Should you be tempted to enter into any such arguments, let's review some recent
predictions of the National Association of Business Economists. Each quarter,
the association samples its membership and releases a consensus forecast.
August 1983: "It's doubtful the steady, calm recovery expected through
1984 can be sustained beyond next year without major budget surgery," said
the association spokesman. He was wrong twice: The 1984 economic surge was fast
and frenzied, not steady and calm, and the economy kept growing though 1985 without
major budget surgery.
May 1984: "The majority of business economists believe that high interest
rates will kill the economic expansion before the end of next year," reported
the Wall Street Journal. But the economy continued to grow.
September 1984: Reversing their view of four months earlier, the association
announces that it now believes the U.S. economy will continue to grow at a 3 to
4 percent annual pace through most of next year.
February 1985: "The vast majority of business economists think that the
economy will fall into a recession before the end of 1986," reported the
Journal. But postponing the recession didn't make it happen; the economy continued
growing in 1986.
December 1985: Only 37 percent of the economists polled by the association
continue to expect a recession in 1986.
May 1986: The economists predict 3.2 percent growth for 1986, but 47 percent
expect a recession in 1987.
October 1986: The median forecast of the survey predicts 3 percent growth for
October 1987: The consensus forecast is that the economy will continue to grow
in 1988, but will fall into recession in 1989. Two weeks after this forecast,
the stock market crashes.
December 1987: Because of the stock market crash, half of those surveyed are
now predicting a recession in 1988.
March 1988: Only one-fourth of those surveyed expect a recession by the end
September 1988: 47 percent now predict a recession in 1989, while another 42
percent predict a recession in 1990.
Frankly, this record of predictions is embarrassing.
Of course, a few forecasters can probably claim that they were right all the
way through. But with enough forecasters making predictions, blind chance will
imply that a few are almost always correct. In the same way, if you flipped a
million coins 20 times each, one or two of them will come up all heads or all
tails, all 20 times. Until you can explain to someone else how to do it, it's
luck, not science.
As if all this wasn't enough, Steven Strongin and Paula S. Binkley of the Federal
Reserve Bank of Chicago have recently calculated that when economic forecasters
update their predictions, with six months of additional information, they are
just as likely to worsen the forecast as to improve it.
But enough pessimism. Strangely enough, I don't think these results should
be seen as very damaging to the reputation of economists.
After all, an inability to foresee the future is surely not limited to economics.
Geologists can't predict earthquakes. Political scientists can't predict who will
win presidential elections. As Stanford economics Professor and Nobel laureate
Kenneth Arrow once pointed out, biologists aren't too good at predicting what
species will evolve next. One can know a lot that is interesting and true in any
field without having a crystal ball.
The sad truth is that people want perfect fortune tellers, and they seem to
have elected economists to fill the bill. Lots of economists are, like anyone
else, perfectly willing to give their opinions.

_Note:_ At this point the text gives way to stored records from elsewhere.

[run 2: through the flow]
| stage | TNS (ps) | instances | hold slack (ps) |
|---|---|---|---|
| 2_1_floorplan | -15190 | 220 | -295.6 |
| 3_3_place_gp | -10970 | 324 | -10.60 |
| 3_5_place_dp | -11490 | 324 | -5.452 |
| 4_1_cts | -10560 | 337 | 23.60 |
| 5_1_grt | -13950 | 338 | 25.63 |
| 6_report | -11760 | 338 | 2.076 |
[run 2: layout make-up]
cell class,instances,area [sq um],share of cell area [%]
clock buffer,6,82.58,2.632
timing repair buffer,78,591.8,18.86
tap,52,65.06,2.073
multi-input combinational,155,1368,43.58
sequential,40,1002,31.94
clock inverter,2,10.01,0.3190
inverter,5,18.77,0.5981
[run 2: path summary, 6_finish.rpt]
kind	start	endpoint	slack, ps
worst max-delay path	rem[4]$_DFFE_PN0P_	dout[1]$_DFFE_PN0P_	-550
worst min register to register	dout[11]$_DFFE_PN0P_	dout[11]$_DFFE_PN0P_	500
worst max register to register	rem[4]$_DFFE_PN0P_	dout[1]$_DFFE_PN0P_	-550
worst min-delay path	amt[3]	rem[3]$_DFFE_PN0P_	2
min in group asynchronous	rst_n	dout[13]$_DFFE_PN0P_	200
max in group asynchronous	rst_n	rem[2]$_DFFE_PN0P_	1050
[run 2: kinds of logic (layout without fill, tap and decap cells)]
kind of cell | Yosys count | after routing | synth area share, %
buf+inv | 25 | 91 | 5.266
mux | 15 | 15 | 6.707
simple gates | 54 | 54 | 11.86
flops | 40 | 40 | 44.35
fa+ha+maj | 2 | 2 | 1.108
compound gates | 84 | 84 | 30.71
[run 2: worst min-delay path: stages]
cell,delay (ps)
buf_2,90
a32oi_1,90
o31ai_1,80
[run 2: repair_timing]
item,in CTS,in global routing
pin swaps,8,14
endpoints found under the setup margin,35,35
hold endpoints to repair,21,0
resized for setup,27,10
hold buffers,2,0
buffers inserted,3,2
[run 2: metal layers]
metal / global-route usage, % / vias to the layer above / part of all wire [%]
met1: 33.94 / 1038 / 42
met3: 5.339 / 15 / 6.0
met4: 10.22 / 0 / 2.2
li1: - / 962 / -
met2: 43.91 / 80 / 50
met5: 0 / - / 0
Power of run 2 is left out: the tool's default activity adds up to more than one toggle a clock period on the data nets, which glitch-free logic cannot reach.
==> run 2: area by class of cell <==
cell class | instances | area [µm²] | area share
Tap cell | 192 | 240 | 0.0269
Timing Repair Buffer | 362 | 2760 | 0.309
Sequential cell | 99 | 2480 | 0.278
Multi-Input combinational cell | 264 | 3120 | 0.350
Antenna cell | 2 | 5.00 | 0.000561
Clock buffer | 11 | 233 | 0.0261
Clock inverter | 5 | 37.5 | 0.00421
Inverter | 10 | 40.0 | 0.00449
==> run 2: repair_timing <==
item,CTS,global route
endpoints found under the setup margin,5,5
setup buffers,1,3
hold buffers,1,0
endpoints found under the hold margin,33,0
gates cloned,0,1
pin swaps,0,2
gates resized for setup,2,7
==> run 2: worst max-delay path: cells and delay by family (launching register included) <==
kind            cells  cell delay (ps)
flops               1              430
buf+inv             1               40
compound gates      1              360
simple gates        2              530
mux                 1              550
$ cat src/rtl/md_busy_tracker.sv
// Tracks the mult/div unit: IDLE/BUSY FSM, latency countdown and a
// one-cycle done pulse marking the first cycle HI/LO are valid.
// mdIssue is a bare strobe (no ready): an issue while BUSY cannot be
// accepted and is dropped, because the front end stalls any mult/div
// sitting in ID until the unit is free.
module md_busy_tracker
    import pipe_ctrl_pkg::*;
#(
    parameter int MD_LATENCY = MD_LATENCY_DEFAULT,
    parameter int CNT_W      = 4
) (
    input  logic      clk,
    input  logic      rst_n,
    input  logic      mdIssue,
    output md_state_t mdState,
    output logic      mdBusy,
    output logic      mdDone
);

    localparam logic [CNT_W-1:0] LATENCY_CNT = CNT_W'(MD_LATENCY);
    localparam logic [CNT_W-1:0] CNT_ONE     = {{(CNT_W-1){1'b0}}, 1'b1};

    md_state_t        state;
    md_state_t        stateNext;
    logic [CNT_W-1:0] mdCnt;
    logic [CNT_W-1:0] cntNext;
    logic             doneNext;

    // State register: FSM state, countdown and done pulse, async clear.
    always_ff @(posedge clk or negedge rst_n) begin
        if (!rst_n) begin
            state  <= MD_IDLE;
            mdCnt  <= '0;
            mdDone <= 1'b0;
        end else begin
            state  <= stateNext;
            mdCnt  <= cntNext;
            mdDone <= doneNext;
        end
    end

    // Next-state logic: load the latency on issue, count down while busy,
    // and return to idle with a done pulse on the last busy cycle.
    always_comb begin
        stateNext = state;
        cntNext   = mdCnt;
        doneNext  = 1'b0;
        case (state)
            MD_IDLE: begin
                if (mdIssue) begin
                    stateNext = MD_BUSY;
                    cntNext   = LATENCY_CNT;
                end
            end
            MD_BUSY: begin
                if (mdCnt == CNT_ONE) begin
                    stateNext = MD_IDLE;
                    cntNext   = '0;
                    doneNext  = 1'b1;
                end else begin
                    cntNext = mdCnt - CNT_ONE;
                end
            end
            default: begin
                stateNext = MD_IDLE;
                cntNext   = '0;
            end
        endcase
    end

    // Output logic: busy is a pure decode of the registered state.
    always_comb begin
        mdBusy  = (state == MD_BUSY);
        mdState = state;
    end

endmodule
`src/rtl/hazard_scoreboard.sv`:
```
`default_nettype none
// ============================================================================
// Module      : hazard_scoreboard
// Description : Data-hazard unit beside the decode stage. Tracks in-flight
//               destination registers from EX (entry 0) to WB (entry
//               PIPE_DEPTH-1), stalls decode when an operand is not yet
//               available, optionally produces forwarding selects, and keeps
//               a saturating stall-cycle counter.
// Build macro : HAZARD_FORWARD_EN - when defined, only load-use stalls and
//               FWD_SRCn_SEL select the youngest matching entry (index + 1);
//               when undefined, any pending match stalls and FWD_* read 0.
// Ports       : CLK, RESET (sync, active-high)
//               DE_VALID, DE_SRC1, DE_SRC2, DE_RD, DE_TYPE, DE_IS_LOAD - decode
//               FLUSH            - squash decode and all tracked stages
//               STALL_PROCESSOR  - hold PC and IF/DE, bubble into EX
//               FWD_SRC1_SEL/FWD_SRC2_SEL - 0 = register file, k = entry k-1
//               STALL_COUNT      - saturating count of stalled cycles
// Type codes  : R=0 I=1 S=2 B=3 U=4 J=5
// Revision    : 1.0 - initial release
// ============================================================================
module hazard_scoreboard #(
    parameter int PIPE_DEPTH = 3,
    parameter int REG_AW     = 5,
    parameter int TYPE_W     = 3,
    parameter int SEL_W      = 2,
    parameter int CNT_W      = 16
) (
    input  logic              CLK,
    input  logic              RESET,
    input  logic              DE_VALID,
    input  logic [REG_AW-1:0] DE_SRC1,
    input  logic [REG_AW-1:0] DE_SRC2,
    input  logic [REG_AW-1:0] DE_RD,
    input  logic [TYPE_W-1:0] DE_TYPE,
    input  logic              DE_IS_LOAD,
    input  logic              FLUSH,
    output logic              STALL_PROCESSOR,
    output logic [SEL_W-1:0]  FWD_SRC1_SEL,
    output logic [SEL_W-1:0]  FWD_SRC2_SEL,
    output logic [CNT_W-1:0]  STALL_COUNT
);

    localparam logic [TYPE_W-1:0] c_TYPE_R = TYPE_W'(0);
    localparam logic [TYPE_W-1:0] c_TYPE_I = TYPE_W'(1);
    localparam logic [TYPE_W-1:0] c_TYPE_S = TYPE_W'(2);
    localparam logic [TYPE_W-1:0] c_TYPE_B = TYPE_W'(3);
    localparam logic [TYPE_W-1:0] c_TYPE_U = TYPE_W'(4);
    localparam logic [TYPE_W-1:0] c_TYPE_J = TYPE_W'(5);

    // Pipe state: entry 0 = EX ... entry PIPE_DEPTH-1 = WB
    logic [PIPE_DEPTH-1:0] r_valid;
    logic [PIPE_DEPTH-1:0] r_load;
    logic [REG_AW-1:0]     r_rd [PIPE_DEPTH];
    logic [CNT_W-1:0]      r_count;

    logic                  w_use1;
    logic                  w_use2;
    logic                  w_writes;
    logic [PIPE_DEPTH-1:0] w_m1;
    logic [PIPE_DEPTH-1:0] w_m2;
    logic                  w_stall;
    logic                  w_issue;

    // Operand usage and destination write by instruction type
    assign w_use1   = (DE_TYPE == c_TYPE_R) || (DE_TYPE == c_TYPE_I) ||
                      (DE_TYPE == c_TYPE_S) || (DE_TYPE == c_TYPE_B);
    assign w_use2   = (DE_TYPE == c_TYPE_R) || (DE_TYPE == c_TYPE_S) ||
                      (DE_TYPE == c_TYPE_B);
    assign w_writes = (DE_TYPE == c_TYPE_R) || (DE_TYPE == c_TYPE_I) ||
                      (DE_TYPE == c_TYPE_U) || (DE_TYPE == c_TYPE_J);

    generate
        for (genvar i = 0; i < PIPE_DEPTH; i++) begin : g_match
            assign w_m1[i] = w_use1 && r_valid[i] && (r_rd[i] == DE_SRC1) &&
                             (DE_SRC1 != '0);
            assign w_m2[i] = w_use2 && r_valid[i] && (r_rd[i] == DE_SRC2) &&
                             (DE_SRC2 != '0);
        end
    endgenerate

`ifdef HAZARD_FORWARD_EN
    logic [SEL_W-1:0] w_idx1;
    logic [SEL_W-1:0] w_idx2;

    // Scan oldest to youngest so the lowest matching index is left standing
    always_comb begin
        w_idx1 = '0;
        w_idx2 = '0;
        for (int i = PIPE_DEPTH - 1; i >= 0; i--) begin
            if (w_m1[i]) w_idx1 = SEL_W'(i);
            if (w_m2[i]) w_idx2 = SEL_W'(i);
        end
    end

    // A match at entry 0 is by definition the youngest; load data is not
    // ready until the next stage, so that is the only unforwardable case.
    assign w_stall = DE_VALID && !FLUSH &&
                     ((w_m1[0] && r_load[0]) || (w_m2[0] && r_load[0]));

    assign FWD_SRC1_SEL = (FLUSH || !(|w_m1)) ? '0 : w_idx1 + SEL_W'(1);
    assign FWD_SRC2_SEL = (FLUSH || !(|w_m2)) ? '0 : w_idx2 + SEL_W'(1);
`else
    logic w_unused_load;

    // Without forwarding the register file is the only source, and it has no
    // write-through, so any pending writer (including WB) blocks decode.
    assign w_stall       = DE_VALID && !FLUSH && ((|w_m1) || (|w_m2));
    assign FWD_SRC1_SEL  = '0;
    assign FWD_SRC2_SEL  = '0;
    assign w_unused_load = |r_load;
`endif

    assign w_issue         = DE_VALID && !w_stall && !FLUSH;
    assign STALL_PROCESSOR = w_stall;
    assign STALL_COUNT     = r_count;

    always_ff @(posedge CLK) begin
        if (RESET) begin
            r_valid <= '0;
            r_load  <= '0;
            for (int i = 0; i < PIPE_DEPTH; i++) r_rd[i] <= '0;
        end else if (FLUSH) begin
            r_valid <= '0;
            r_load  <= '0;
        end else begin
            for (int i = PIPE_DEPTH - 1; i > 0; i--) begin
                r_valid[i] <= r_valid[i-1];
                r_load[i]  <= r_load[i-1];
                r_rd[i]    <= r_rd[i-1];
            end
            // Stores and branches enter as bubbles: they produce no rd
            r_valid[0] <= w_issue && w_writes;
            r_load[0]  <= w_issue && DE_IS_LOAD;
            r_rd[0]    <= DE_RD;
        end
    end

    always_ff @(posedge CLK) begin
        if (RESET) begin
            r_count <= '0;
        end else if (w_stall && (r_count != '1)) begin
            r_count <= r_count + CNT_W'(1);
        end
    end

endmodule
`default_nettype wire

```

But the truth is that few economists spend most of their time trying to forecast
the future of the whole economy. In fact, economists and most other scientists
are if/then thinkers. If such-and-such happens, an economist will say, and nothing
else goes wrong, then I can tell you the likely results. For the purposes of analyzing
a bill before Congress, or the risk of a drought, or whether a business should
market a new product, these kinds of analysis are far, far better than wild guesses.
But forecasting the course of the entire economy is much different than this
sort of incremental forecasting.
After all, it's hard to blame economists for not foretelling the rise of OPEC
and the fall of the shah of Iran. Or the rise of semiconductor technology. Or
that the federal government would break out of all historical patterns and approve
unprecedentedly large budget deficits. Or that a drought would rock the United
States in the summer of 1988. When the "ifs" are so uncertain, the "thens"
become truly shaky. Economists can predict general tendencies, but history tends
to unroll in unpredictable ways.
Perhaps the best way to make use of economic forecasts is think of them as
the dramatization of some very real insights. For example, economists are obviously
not too good at predicting the month and year when the economy will have to start
paying the price for its high budget deficits.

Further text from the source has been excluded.